Problem. Print every record exactly, omitting none.

Record set.
**src/rtl/ovl_pkg.sv**
```systemverilog
package ovl_pkg;
  typedef enum logic [1:0] {
    FB_TRAP     = 2'b00,
    FB_ZERO     = 2'b01,
    FB_ONES     = 2'b10,
    FB_TRAP_ALT = 2'b11
  } fb_mode_e;

  typedef enum logic {
    ST_IDLE = 1'b0,
    ST_WAIT = 1'b1
  } disp_state_e;
endpackage

```
**src/rtl/ovl_unit_decode.sv**
```systemverilog
module ovl_unit_decode #(
  parameter int UNIT_W    = 12,
  parameter int N_DEV     = 4,
  parameter int UNIT_BASE = 1
) (
  input  logic [UNIT_W-1:0] unit,
  output logic [N_DEV-1:0]  sel,
  output logic              hit
);
  // one comparator per attached port; port k owns unit UNIT_BASE+k
  for (genvar k = 0; k < N_DEV; k++) begin : g_port
    localparam logic [UNIT_W-1:0] PORT_UNIT = UNIT_W'(UNIT_BASE + k);
    assign sel[k] = (unit == PORT_UNIT);
  end

  assign hit = |sel;
endmodule

```
**src/rtl/ovl_resp_mux.sv**
```systemverilog
module ovl_resp_mux #(
  parameter int N_DEV = 4,
  parameter int XLEN  = 32
) (
  input  logic [N_DEV-1:0]           grant,
  input  logic [N_DEV-1:0]           dev_ready,
  input  logic [N_DEV-1:0][XLEN-1:0] dev_result,
  output logic                       any_ready,
  output logic [XLEN-1:0]            data
);
  // AND-OR select keyed by the one-hot grant
  always_comb begin
    any_ready = 1'b0;
    data      = '0;
    for (int k = 0; k < N_DEV; k++) begin
      any_ready = any_ready | (grant[k] & dev_ready[k]);
      data      = data | (dev_result[k] & {XLEN{grant[k]}});
    end
  end
endmodule

```
**src/rtl/ovl_fallback.sv**
```systemverilog
module ovl_fallback #(
  parameter int XLEN = 32
) (
  input  logic [1:0]      mode,
  output logic            trap,
  output logic [XLEN-1:0] value
);
  import ovl_pkg::*;

  always_comb begin
    unique case (fb_mode_e'(mode))
      FB_ZERO: begin trap = 1'b0; value = '0;           end
      FB_ONES: begin trap = 1'b0; value = {XLEN{1'b1}}; end
      default: begin trap = 1'b1; value = '0;           end
    endcase
  end
endmodule

```
**src/rtl/ovl_dispatch.sv**
```systemverilog
module ovl_dispatch #(
  parameter int XLEN      = 32,
  parameter int N_DEV     = 4,
  parameter int UNIT_W    = 12,
  parameter int CMD_W     = 3,
  parameter int UNIT_BASE = 1
) (
  input  logic                       clk,
  input  logic                       rst,
  input  logic                       req_valid,
  output logic                       req_ready,
  input  logic [CMD_W-1:0]           req_cmd,
  input  logic [XLEN-1:0]            req_rs1,
  input  logic [XLEN-1:0]            req_rs2,
  input  logic [1:0]                 fb_mode,
  output logic                       done,
  output logic                       trap,
  output logic [XLEN-1:0]            result,
  output logic [N_DEV-1:0]           dev_valid,
  output logic [CMD_W-1:0]           dev_cmd,
  output logic [XLEN-1:0]            dev_op_a,
  output logic [XLEN-1:0]            dev_op_b,
  input  logic [N_DEV-1:0]           dev_ready,
  input  logic [N_DEV-1:0][XLEN-1:0] dev_result
);
  import ovl_pkg::*;

  disp_state_e            state;
  logic [N_DEV-1:0]       unit_sel;
  logic                   unit_hit;
  logic                   rsp_ready;
  logic [XLEN-1:0]        rsp_data;
  logic                   fb_trap;
  logic [XLEN-1:0]        fb_value;
  logic                   accept;

  ovl_unit_decode #(
    .UNIT_W   (UNIT_W),
    .N_DEV    (N_DEV),
    .UNIT_BASE(UNIT_BASE)
  ) i_decode (
    .unit(req_rs1[UNIT_W-1:0]),
    .sel (unit_sel),
    .hit (unit_hit)
  );

  ovl_resp_mux #(
    .N_DEV(N_DEV),
    .XLEN (XLEN)
  ) i_mux (
    .grant     (dev_valid),
    .dev_ready (dev_ready),
    .dev_result(dev_result),
    .any_ready (rsp_ready),
    .data      (rsp_data)
  );

  ovl_fallback #(
    .XLEN(XLEN)
  ) i_fallback (
    .mode (fb_mode),
    .trap (fb_trap),
    .value(fb_value)
  );

  assign accept = req_valid && req_ready;

  always_ff @(posedge clk) begin
    if (rst) begin
      state     <= ST_IDLE;
      req_ready <= 1'b1;
      done      <= 1'b0;
      trap      <= 1'b0;
      result    <= '0;
      dev_valid <= '0;
      dev_cmd   <= '0;
      dev_op_a  <= '0;
      dev_op_b  <= '0;
    end else begin
      done <= 1'b0;
      unique case (state)
        ST_IDLE: begin
          if (accept) begin
            if (unit_hit) begin
              // route to the owning port and wait for its answer
              state     <= ST_WAIT;
              req_ready <= 1'b0;
              dev_valid <= unit_sel;
              dev_cmd   <= req_cmd;
              dev_op_a  <= req_rs1;
              dev_op_b  <= req_rs2;
            end else begin
              // no owner: finish locally per fallback mode
              done   <= 1'b1;
              trap   <= fb_trap;
              result <= fb_value;
            end
          end
        end
        ST_WAIT: begin
          if (rsp_ready) begin
            state     <= ST_IDLE;
            req_ready <= 1'b1;
            dev_valid <= '0;
            done      <= 1'b1;
            trap      <= 1'b0;
            result    <= rsp_data;
          end
        end
        default: state <= ST_IDLE;
      endcase
    end
  end
endmodule

```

Solved exercise.
**src/rtl/ovl_pkg.sv**
```systemverilog
package ovl_pkg;
  typedef enum logic [1:0] {
    FB_TRAP     = 2'b00,
    FB_ZERO     = 2'b01,
    FB_ONES     = 2'b10,
    FB_TRAP_ALT = 2'b11
  } fb_mode_e;

  typedef enum logic {
    ST_IDLE = 1'b0,
    ST_WAIT = 1'b1
  } disp_state_e;
endpackage

```
**src/rtl/ovl_unit_decode.sv**
```systemverilog
module ovl_unit_decode #(
  parameter int UNIT_W    = 12,
  parameter int N_DEV     = 4,
  parameter int UNIT_BASE = 1
) (
  input  logic [UNIT_W-1:0] unit,
  output logic [N_DEV-1:0]  sel,
  output logic              hit
);
  // one comparator per attached port; port k owns unit UNIT_BASE+k
  for (genvar k = 0; k < N_DEV; k++) begin : g_port
    localparam logic [UNIT_W-1:0] PORT_UNIT = UNIT_W'(UNIT_BASE + k);
    assign sel[k] = (unit == PORT_UNIT);
  end

  assign hit = |sel;
endmodule

```
**src/rtl/ovl_resp_mux.sv**
```systemverilog
module ovl_resp_mux #(
  parameter int N_DEV = 4,
  parameter int XLEN  = 32
) (
  input  logic [N_DEV-1:0]           grant,
  input  logic [N_DEV-1:0]           dev_ready,
  input  logic [N_DEV-1:0][XLEN-1:0] dev_result,
  output logic                       any_ready,
  output logic [XLEN-1:0]            data
);
  // AND-OR select keyed by the one-hot grant
  always_comb begin
    any_ready = 1'b0;
    data      = '0;
    for (int k = 0; k < N_DEV; k++) begin
      any_ready = any_ready | (grant[k] & dev_ready[k]);
      data      = data | (dev_result[k] & {XLEN{grant[k]}});
    end
  end
endmodule

```
**src/rtl/ovl_fallback.sv**
```systemverilog
module ovl_fallback #(
  parameter int XLEN = 32
) (
  input  logic [1:0]      mode,
  output logic            trap,
  output logic [XLEN-1:0] value
);
  import ovl_pkg::*;

  always_comb begin
    unique case (fb_mode_e'(mode))
      FB_ZERO: begin trap = 1'b0; value = '0;           end
      FB_ONES: begin trap = 1'b0; value = {XLEN{1'b1}}; end
      default: begin trap = 1'b1; value = '0;           end
    endcase
  end
endmodule

```
**src/rtl/ovl_dispatch.sv**
```systemverilog
module ovl_dispatch #(
  parameter int XLEN      = 32,
  parameter int N_DEV     = 4,
  parameter int UNIT_W    = 12,
  parameter int CMD_W     = 3,
  parameter int UNIT_BASE = 1
) (
  input  logic                       clk,
  input  logic                       rst,
  input  logic                       req_valid,
  output logic                       req_ready,
  input  logic [CMD_W-1:0]           req_cmd,
  input  logic [XLEN-1:0]            req_rs1,
  input  logic [XLEN-1:0]            req_rs2,
  input  logic [1:0]                 fb_mode,
  output logic                       done,
  output logic                       trap,
  output logic [XLEN-1:0]            result,
  output logic [N_DEV-1:0]           dev_valid,
  output logic [CMD_W-1:0]           dev_cmd,
  output logic [XLEN-1:0]            dev_op_a,
  output logic [XLEN-1:0]            dev_op_b,
  input  logic [N_DEV-1:0]           dev_ready,
  input  logic [N_DEV-1:0][XLEN-1:0] dev_result
);
  import ovl_pkg::*;

  disp_state_e            state;
  logic [N_DEV-1:0]       unit_sel;
  logic                   unit_hit;
  logic                   rsp_ready;
  logic [XLEN-1:0]        rsp_data;
  logic                   fb_trap;
  logic [XLEN-1:0]        fb_value;
  logic                   accept;

  ovl_unit_decode #(
    .UNIT_W   (UNIT_W),
    .N_DEV    (N_DEV),
    .UNIT_BASE(UNIT_BASE)
  ) i_decode (
    .unit(req_rs1[UNIT_W-1:0]),
    .sel (unit_sel),
    .hit (unit_hit)
  );

  ovl_resp_mux #(
    .N_DEV(N_DEV),
    .XLEN (XLEN)
  ) i_mux (
    .grant     (dev_valid),
    .dev_ready (dev_ready),
    .dev_result(dev_result),
    .any_ready (rsp_ready),
    .data      (rsp_data)
  );

  ovl_fallback #(
    .XLEN(XLEN)
  ) i_fallback (
    .mode (fb_mode),
    .trap (fb_trap),
    .value(fb_value)
  );

  assign accept = req_valid && req_ready;

  always_ff @(posedge clk) begin
    if (rst) begin
      state     <= ST_IDLE;
      req_ready <= 1'b1;
      done      <= 1'b0;
      trap      <= 1'b0;
      result    <= '0;
      dev_valid <= '0;
      dev_cmd   <= '0;
      dev_op_a  <= '0;
      dev_op_b  <= '0;
    end else begin
      done <= 1'b0;
      unique case (state)
        ST_IDLE: begin
          if (accept) begin
            if (unit_hit) begin
              // route to the owning port and wait for its answer
              state     <= ST_WAIT;
              req_ready <= 1'b0;
              dev_valid <= unit_sel;
              dev_cmd   <= req_cmd;
              dev_op_a  <= req_rs1;
              dev_op_b  <= req_rs2;
            end else begin
              // no owner: finish locally per fallback mode
              done   <= 1'b1;
              trap   <= fb_trap;
              result <= fb_value;
            end
          end
        end
        ST_WAIT: begin
          if (rsp_ready) begin
            state     <= ST_IDLE;
            req_ready <= 1'b1;
            dev_valid <= '0;
            done      <= 1'b1;
            trap      <= 1'b0;
            result    <= rsp_data;
          end
        end
        default: state <= ST_IDLE;
      endcase
    end
  end
endmodule

```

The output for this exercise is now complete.